Sites may be helping spread bug...

         

lexipixel

6:44 am on Feb 22, 2007 (gmt 0)

WebmasterWorld Senior Member 10+ Year Member Top Contributors Of The Month



Just ran across a virus / spyware threat that could cause web developer's / webmasters to unknowingly spread "something"...

The scenario is your development machine gets infected and you upload files to a webserver and spread it...

Yes, the malicous code gets appended to HTML files.

The bug appends an IFRAME tag to all .HTM, .HTML, .ASP, and .PHP files on an infected PC, (and possibly other text files containing markup or scripting language)).

The IFRAME tag is added to the end of every file.

I would check any PC that tested positive for any trojan/worm/virus recently --- even if you cleaned the virus, the infected web pages were most likely not cleaned, (no major anti-virus / spyware company appears to have info on this exploit/virus).

Use Search Files/Folders utility with option to search for text within files.

search for: <snip>

NOTE: searching G for same term shows 236 results, most not in not in English..

[edited by: trillianjedi at 3:24 pm (utc) on Feb. 22, 2007]
[edit reason] See below [/edit]

rocknbil

9:24 am on Feb 22, 2007 (gmt 0)

WebmasterWorld Senior Member 10+ Year Member



Wouldn't this reveal itself in view source?

rokec

3:07 pm on Feb 22, 2007 (gmt 0)

10+ Year Member



Sure, you can see everything with notepad or similar editor.

trillianjedi

3:26 pm on Feb 22, 2007 (gmt 0)

WebmasterWorld Senior Member 10+ Year Member



Let's not post any URL's please where the page pointed to may contain a virus/spyware/trojan etc.

Not everyone here has English as a first language - people may unwittingly drop that URL into a web browser.

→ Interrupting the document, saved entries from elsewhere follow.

Context: an optimization exercise on an open-source flow, tuned for small area and a short achievable clock period. The choices shown serve that exercise and are no tape-out recipe.
The RTL was checked by simulation tests, not by an equivalence proof against the original design.
Power and IR drop assume default switching activity.

## flow/design.v (module list and top-level ports; edited modules follow where they fit)
// module Decoder: 6 lines
// module DIV_UNIT: 34 lines
// module MUL_UNIT: 1023 lines
// module LOGIC_UNIT: 8 lines
// module SHIFT_UNIT: 9 lines
// module CMP_UNIT: 10 lines
// module ALU_TOP: 51 lines
module ALU_TOP (
input  wire [15:0] A ,
input  wire [15:0] B ,
input  wire [3:0]  ALU_FUNC ,
input  wire        CLK ,
output reg  [31:0] Arith_OUT ,
output reg         Carry_OUT ,
output reg         Arith_Flag ,
output reg  [15:0] Logic_OUT ,
output reg         Logic_Flag ,
output reg  [15:0] Shift_OUT ,
output reg         Shift_Flag ,
output reg  [2:0]  CMP_OUT ,
output reg         CMP_Flag
);
  // ...
==> flow/flow/run.sh <==
#!/bin/bash
# Layout flow: the standard synthesis, then the combinational logic is
# re-mapped (full-adder polarity chosen to save inverters, other cells
# re-mapped by ABC; flip-flops untouched), proven equivalent to the standard
# netlist, and laid out by the standard flow with small port buffers.
set -euo pipefail
F=$PWD/flow
source $F/params.sh
R=$PWD/orfs/results/sky130hd/ALU_TOP/base
export LIB=$FLOW_HOME/platforms/sky130hd/lib/sky130_fd_sc_hd__tt_025C_1v80.lib
export YOSYS=$(command -v yosys || echo /OpenROAD-flow-scripts/tools/install/yosys/bin/yosys)
export YOSYS_ABC=$(command -v yosys-abc || echo $(dirname $YOSYS)/yosys-abc)

bash standard.sh synth > synth.log 2>&1
cp $R/1_2_yosys.v std_synth.v
python3 $F/fixinv.py std_synth.v fixinv1.v > fixinv1.log 2>&1
RS_IN=$PWD/fixinv1.v RS_OUT=$PWD/resynth.v RS_LIB=$LIB RS_SCRIPT=$F/$ABC_SCRIPT \
  RS_DONT_USE="$(cat $F/dont_use.txt)" RS_CONSTR=$F/abc.constr \
  $YOSYS -c $F/resynth.tcl > resynth.log 2>&1
python3 $F/fixinv.py resynth.v fixinv2.v > fixinv2.log 2>&1
if bash $F/equiv.sh std_synth.v fixinv2.v $PWD/equiv > equiv.log 2>&1; then
  echo "re-mapped netlist proven equivalent" >> equiv.log
  cp fixinv2.v $R/1_2_yosys.v
  rm -f $R/1_synth.odb $R/1_synth.sdc
else
  echo "equivalence not proven: keeping the standard netlist" >> equiv.log
fi
bash standard.sh "${EXTRA[@]}" finish > layout.log 2>&1
==> flow/flow/abc.constr <==
set_driving_cell sky130_fd_sc_hd__buf_1
set_load 5
==> flow/flow/area.abc <==
strash
dch
map -B 0.9
topo
stime -c
buffer -c
upsize -c
dnsize -c
==> flow/flow/cutff.py <==
#!/usr/bin/env python3
"""cutff.py IN.v OUT.v: turn every dfxtp flip-flop into a pair of ports
(Q as input ffq_N, D as output ffd_N, N from the sorted instance names)."""
import re, sys
src = open(sys.argv[1]).read()
inst_re = re.compile(r"^\s*(sky130_fd_sc_hd__dfxtp_\w+)\s+(\\\S+\s|\S+)\s*\((.*?)\);", re.S | re.M)
ffs = []
def repl(m):
    pins = dict((p, n.strip()) for p, n in re.findall(r"\.(\w+)\(\s*(.*?)\s*\)\s*(?:,|$)", m.group(3), re.S))
    ffs.append((m.group(2).strip(), pins))
    return ""
body = inst_re.sub(repl, src)
ffs.sort()
esc = lambda s: s + " " if s.startswith("\\") else s
hdr_end = body.index(");") 
ports = ", ".join(f"ffq_{i}, ffd_{i}" for i in range(len(ffs)))
body = body[:hdr_end] + ", " + ports + body[hdr_end:]
decl = "".join(f"  input ffq_{i};\n  output ffd_{i};\n  assign {esc(p['Q'])} = ffq_{i};\n  assign ffd_{i} = {esc(p['D'])};\n" for i, (n, p) in enumerate(ffs))
k = body.rindex("endmodule")
body = body[:k] + decl + body[k:]
open(sys.argv[2], "w").write(body)
sys.stderr.write(f"cutff: {len(ffs)} flip-flops\n")
==> flow/flow/dont_use.txt <==
sky130_fd_sc_hd__probe_p_8 sky130_fd_sc_hd__probec_p_8 sky130_fd_sc_hd__lpflow_bleeder_1 sky130_fd_sc_hd__lpflow_clkbufkapwr_1 sky130_fd_sc_hd__lpflow_clkbufkapwr_16 sky130_fd_sc_hd__lpflow_clkbufkapwr_2 sky130_fd_sc_hd__lpflow_clkbufkapwr_4 sky130_fd_sc_hd__lpflow_clkbufkapwr_8 sky130_fd_sc_hd__lpflow_clkinvkapwr_1 sky130_fd_sc_hd__lpflow_clkinvkapwr_16 sky130_fd_sc_hd__lpflow_clkinvkapwr_2 sky130_fd_sc_hd__lpflow_clkinvkapwr_4 sky130_fd_sc_hd__lpflow_clkinvkapwr_8 sky130_fd_sc_hd__lpflow_decapkapwr_12 sky130_fd_sc_hd__lpflow_decapkapwr_3 sky130_fd_sc_hd__lpflow_decapkapwr_4 sky130_fd_sc_hd__lpflow_decapkapwr_6 sky130_fd_sc_hd__lpflow_decapkapwr_8 sky130_fd_sc_hd__lpflow_inputiso0n_1 sky130_fd_sc_hd__lpflow_inputiso0p_1 sky130_fd_sc_hd__lpflow_inputiso1n_1 sky130_fd_sc_hd__lpflow_inputiso1p_1 sky130_fd_sc_hd__lpflow_inputisolatch_1 sky130_fd_sc_hd__lpflow_isobufsrc_1 sky130_fd_sc_hd__lpflow_isobufsrc_16 sky130_fd_sc_hd__lpflow_isobufsrc_2 sky130_fd_sc_hd__lpflow_isobufsrc_4 sky130_fd_sc_hd__lpflow_isobufsrc_8 sky130_fd_sc_hd__lpflow_isobufsrckapwr_16 sky130_fd_sc_hd__lpflow_lsbuf_lh_hl_isowell_tap_1 sky130_fd_sc_hd__lpflow_lsbuf_lh_hl_isowell_tap_2 sky130_fd_sc_hd__lpflow_lsbuf_lh_hl_isowell_tap_4 sky130_fd_sc_hd__lpflow_lsbuf_lh_isowell_4 sky130_fd_sc_hd__lpflow_lsbuf_lh_isowell_tap_1 sky130_fd_sc_hd__lpflow_lsbuf_lh_isowell_tap_2 sky130_fd_sc_hd__lpflow_lsbuf_lh_isowell_tap_4
==> flow/flow/equiv.sh <==
#!/bin/bash
# equiv.sh GOLD.v GATE.v DIR: prove two sky130 netlists with the same flip-flops equivalent
set -u
T=$3; mkdir -p $T
F=$(dirname "$0")
python3 $F/cutff.py $1 $T/gold.v && python3 $F/cutff.py $2 $T/gate.v || exit 1
cat > $T/eq.ys <<EOT
read_liberty -ignore_miss_func $LIB
read_verilog -noblackbox $T/gold.v
rename ALU_TOP gold
read_verilog -noblackbox $T/gate.v
rename ALU_TOP gate
flatten gold gate
miter -equiv -flatten gold gate miter
hierarchy -top miter
flatten
techmap
aigmap
opt_clean
write_aiger -zinit $T/miter.aig
EOT
$YOSYS $T/eq.ys > $T/eq_yosys.log 2>&1 || exit 1
$YOSYS_ABC -c "read $T/miter.aig; strash; print_stats; iprove" > $T/eq_abc.log 2>&1
grep -q "^UNSATISFIABLE" $T/eq_abc.log
==> flow/flow/fixinv.py <==
#!/usr/bin/env python3
"""Re-choose the polarity of sky130 full adders in a Yosys netlist to need
fewer inverters.

A full adder is self-dual: FA(~a,~b,~c) = (~sum, ~cout).  Each fa cell may be
used in either polarity; a local search picks the polarities that need the
fewest inverters, then every inv_1 (except ones driving ports) is rebuilt:
at most one inverter per signal.  The logic function is unchanged and
flip-flops are not touched.
Usage: fixinv.py IN.v OUT.v
"""
import re, sys, random

OUTPINS = {"X", "Y", "Q", "Q_N", "SUM", "COUT", "HI", "LO"}
INV = "sky130_fd_sc_hd__inv_1"
FA = "sky130_fd_sc_hd__fa_1"

src = open(sys.argv[1]).read()
m = re.search(r"^\s*sky130_fd_sc_hd__\w+\s", src, re.M)
head = src[:m.start()]
body = src[m.start():src.rindex("endmodule")]
if re.search(r"^\s*assign\s", body, re.M):
    sys.exit("fixinv: assign statements in the cell list are not handled")
inst_re = re.compile(r"(sky130_fd_sc_hd__\w+)\s+(\\\S+\s|\S+)\s*\((.*?)\);", re.S)
pin_re = re.compile(r"\.(\w+)\(\s*(.*?)\s*\)\s*(?:,|$)", re.S)
insts = {}
for t, n, pins in inst_re.findall(body):
    insts[n.strip()] = [t, {p: net.strip() for p, net in pin_re.findall(pins)}]
ports = set()
for d, rng, names in re.findall(r"^\s*(input|output|inout)\s+(\[[^\]]+\]\s+)?([^;]+);", head, re.M):
    for nm in names.split(","):
        nm = nm.strip()
        ports.add(nm)
        if rng:
            hi, lo = map(int, re.findall(r"-?\d+", rng))
            for i in range(min(hi, lo), max(hi, lo) + 1):
                ports.add(f"{nm}[{i}]")

drv = {}
for n, (t, pins) in insts.items():
    for p, net in pins.items():
        if p in OUTPINS:
            drv[net] = (n, p)
# inverters that may be rebuilt: inv_1 not driving a port
free_inv = {n for n, (t, pins) in insts.items() if t == INV and pins["Y"] not in ports}
def base_of(net):
    par = 0
    seen = 0
    while net in drv and drv[net][0] in free_inv and seen < 100:
        net = insts[drv[net][0]][1]["A"]
        par ^= 1
        seen += 1
    return net, par
fas = [n for n, (t, _) in insts.items() if t == FA]
fa_idx = {n: i for i, n in enumerate(fas)}
# source variable of each base signal
src_var = {}
for n in fas:
    for p in ("SUM", "COUT"):
        src_var[insts[n][1][p]] = fa_idx[n]
# fas whose outputs reach ports keep their polarity
fixed = set()
# consumers: list of (base, parity, fa index or None, inst, pin)
cons = {}
for n, (t, pins) in insts.items():
    if n in free_inv:
        continue
    for p, net in pins.items():
        if p in OUTPINS:
            continue
        b, par = base_of(net)
        v = fa_idx[n] if t == FA else None
        cons.setdefault(b, []).append((par, v, n, p))
for net in ports:
    if net in drv or net in src_var:
        b, par = base_of(net)
        if b in src_var:
            fixed.add(src_var[b])
x = [0] * len(fas)
def sig_cost(b):
    sp = x[src_var[b]] if b in src_var else 0
    for par, v, _, _ in cons.get(b, ()):
        w = par ^ (x[v] if v is not None else 0)
        if w != sp:
            return 1
    return 0
# signals touched by each fa
touch = [set() for _ in fas]
for b, cl in cons.items():
    for _, v, _, _ in cl:
        if v is not None:
            touch[v].add(b)
for b, v in src_var.items():
    touch[v].add(b)
def total():
    return sum(sig_cost(b) for b in cons)
start = total()
best_x, best = list(x), start
cur = start
rng = random.Random(1)
T = 1.0
for step in range(200000):
    i = rng.randrange(len(fas))
    if i in fixed:
        continue
    before = sum(sig_cost(b) for b in touch[i])
    x[i] ^= 1
    d = sum(sig_cost(b) for b in touch[i]) - before
    if d <= 0 or rng.random() < pow(2.718, -d / T):
        cur += d
        if cur < best:
            best, best_x = cur, list(x)
    else:
        x[i] ^= 1
    T = max(0.05, T * 0.99997)
x = best_x
sys.stderr.write(f"fixinv: signals needing an inverter {start} -> {total()} "
                 f"({sum(x)} of {len(fas)} full adders flipped; {len(free_inv)} inverters before)\n")
# rebuild
for n in free_inv:
    del insts[n]
cnt = [0]
inv_net = {}
new_wires = []
for b, cl in cons.items():
    sp = x[src_var[b]] if b in src_var else 0
    for par, v, n, p in cl:
        w = par ^ (x[v] if v is not None else 0)
        if w == sp:
            insts[n][1][p] = b
        else:
            if b not in inv_net:
                cnt[0] += 1
                y = f"_fixinv_n{cnt[0]}_"
                new_wires.append(y)
                insts[f"_fixinv_i{cnt[0]}_"] = [INV, {"A": b, "Y": y}]
                inv_net[b] = y
            insts[n][1][p] = inv_net[b]
sys.stderr.write(f"fixinv: inverters now {sum(1 for t, _ in insts.values() if t == INV)}\n")
out = [head.rstrip("\n") + "\n"]
for w in new_wires:
    out.append(f"  wire {w};\n")
for n, (t, pins) in insts.items():
    esc = lambda s: s + " " if s.startswith("\\") else s
    pl = ",\n".join(f"    .{p}({esc(net)})" for p, net in pins.items())
    out.append(f"  {t} {esc(n)} (\n{pl}\n  );\n")
out.append("endmodule\n")
open(sys.argv[2], "w").write("".join(out))
==> flow/flow/params.sh <==
ABC_SCRIPT=area.abc
EXTRA=("BUFFER_PORTS_ARGS=-buffer_cell sky130_fd_sc_hd__buf_1")
==> flow/flow/resynth.abc <==
strash
dc2
dch
map -B 0.9
topo
stime -c
buffer -c
upsize -c
dnsize -c
==> flow/flow/resynth.tcl <==
# Re-map the combinational logic of a synthesized sky130 netlist with ABC.
# Full adders, flip-flops and tie cells stay as they are; every other cell is
# dissolved into its logic function and mapped again.
# env: RS_IN, RS_OUT, RS_LIB, RS_SCRIPT, RS_DONT_USE, RS_CONSTR
yosys -import
set lib $::env(RS_LIB)
read_liberty -ignore_miss_func $lib
read_verilog -noblackbox $::env(RS_IN)
hierarchy -top ALU_TOP
set keep {sky130_fd_sc_hd__fa_1 sky130_fd_sc_hd__dfxtp_1 sky130_fd_sc_hd__conb_1}
foreach c $keep { catch { setattr -mod -set keep_hierarchy 1 $c } }
flatten
foreach c $keep { catch { blackbox $c } }
opt_clean -purge
set dont {}
foreach c $::env(RS_DONT_USE) { lappend dont -dont_use $c }
abc -liberty $lib {*}$dont -script $::env(RS_SCRIPT) -constr $::env(RS_CONSTR)
opt_clean -purge
hilomap -singleton -hicell sky130_fd_sc_hd__conb_1 HI -locell sky130_fd_sc_hd__conb_1 LO
splitnets
opt_clean -purge
insbuf -buf sky130_fd_sc_hd__buf_2 A X
opt_clean -purge
stat -liberty $lib
write_verilog -noattr -noexpr -nohex -nodec -selected $::env(RS_OUT)
==> flow/standard.sh <==
#!/bin/bash
# synth_recipe.tcl (not shown) runs the flow's synth.tcl, then flattens the netlist and writes it again
# the make line also repeats each setting of config.mk as NAME=value (left out here)
make -C /OpenROAD-flow-scripts/flow DESIGN_CONFIG=/design/flow/config.mk WORK_HOME=/design/flow/orfs CLKGATE_MAP_FILE= SYNTH_SCRIPT=/design/flow/synth_recipe.tcl "${@:-finish}"
==> flow/config.mk <==
export PLATFORM = sky130hd
export DESIGN_NAME = ALU_TOP
export DESIGN_NICKNAME = ALU_TOP
export VERILOG_FILES = /design/flow/design.v
export SDC_FILE = /design/flow/constraint.sdc
export NUM_CORES = 4
export LEC_CHECK = 0
export ABC_AREA = 1
export CAP_MARGIN = 20
export CORE_MARGIN = 2
export CORE_UTILIZATION = 40
export SLEW_MARGIN = 20
==> flow/constraint.sdc <==
create_clock -name core_clock -period 105.0 [get_ports {CLK}]
set_input_delay 21.0000 -clock core_clock [delete_from_list [all_inputs] [get_ports {CLK}]]
set_output_delay 21.0000 -clock core_clock [all_outputs]
set_load 0.01 [all_outputs]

Did you discover this one lexipixel or is it referenced on a security related wesbite somewhere?

lexipixel

9:01 am on Feb 23, 2007 (gmt 0)

WebmasterWorld Senior Member 10+ Year Member Top Contributors Of The Month



rocknbil: yeah, you can do a view source on a file and look for the IFRAME at the very end of the file. The reasons I suggested doing a search (include all drives and subdirectories) is that the HTML files could have been infected on another machine and downloaded. In this case every file on the machine will not be affected, just the ones you've downloaded, (or in the case of a webserver, just the files that were uploaded to it).

To be clear:

The HTML, PHP and ASP files are corrupted by a trojan on an end user's machine. The danger is that the [person/user/web developer] could then upload the corrupted files to a live server, helping to spread the worm. The worm will not spread from file to file on the server (so it would be hit or miss just viewing source on a couple files on a server -- I would search all drives).

trillianjedi:
I didn't discovered it -- I just seem to be the only one wondering about it.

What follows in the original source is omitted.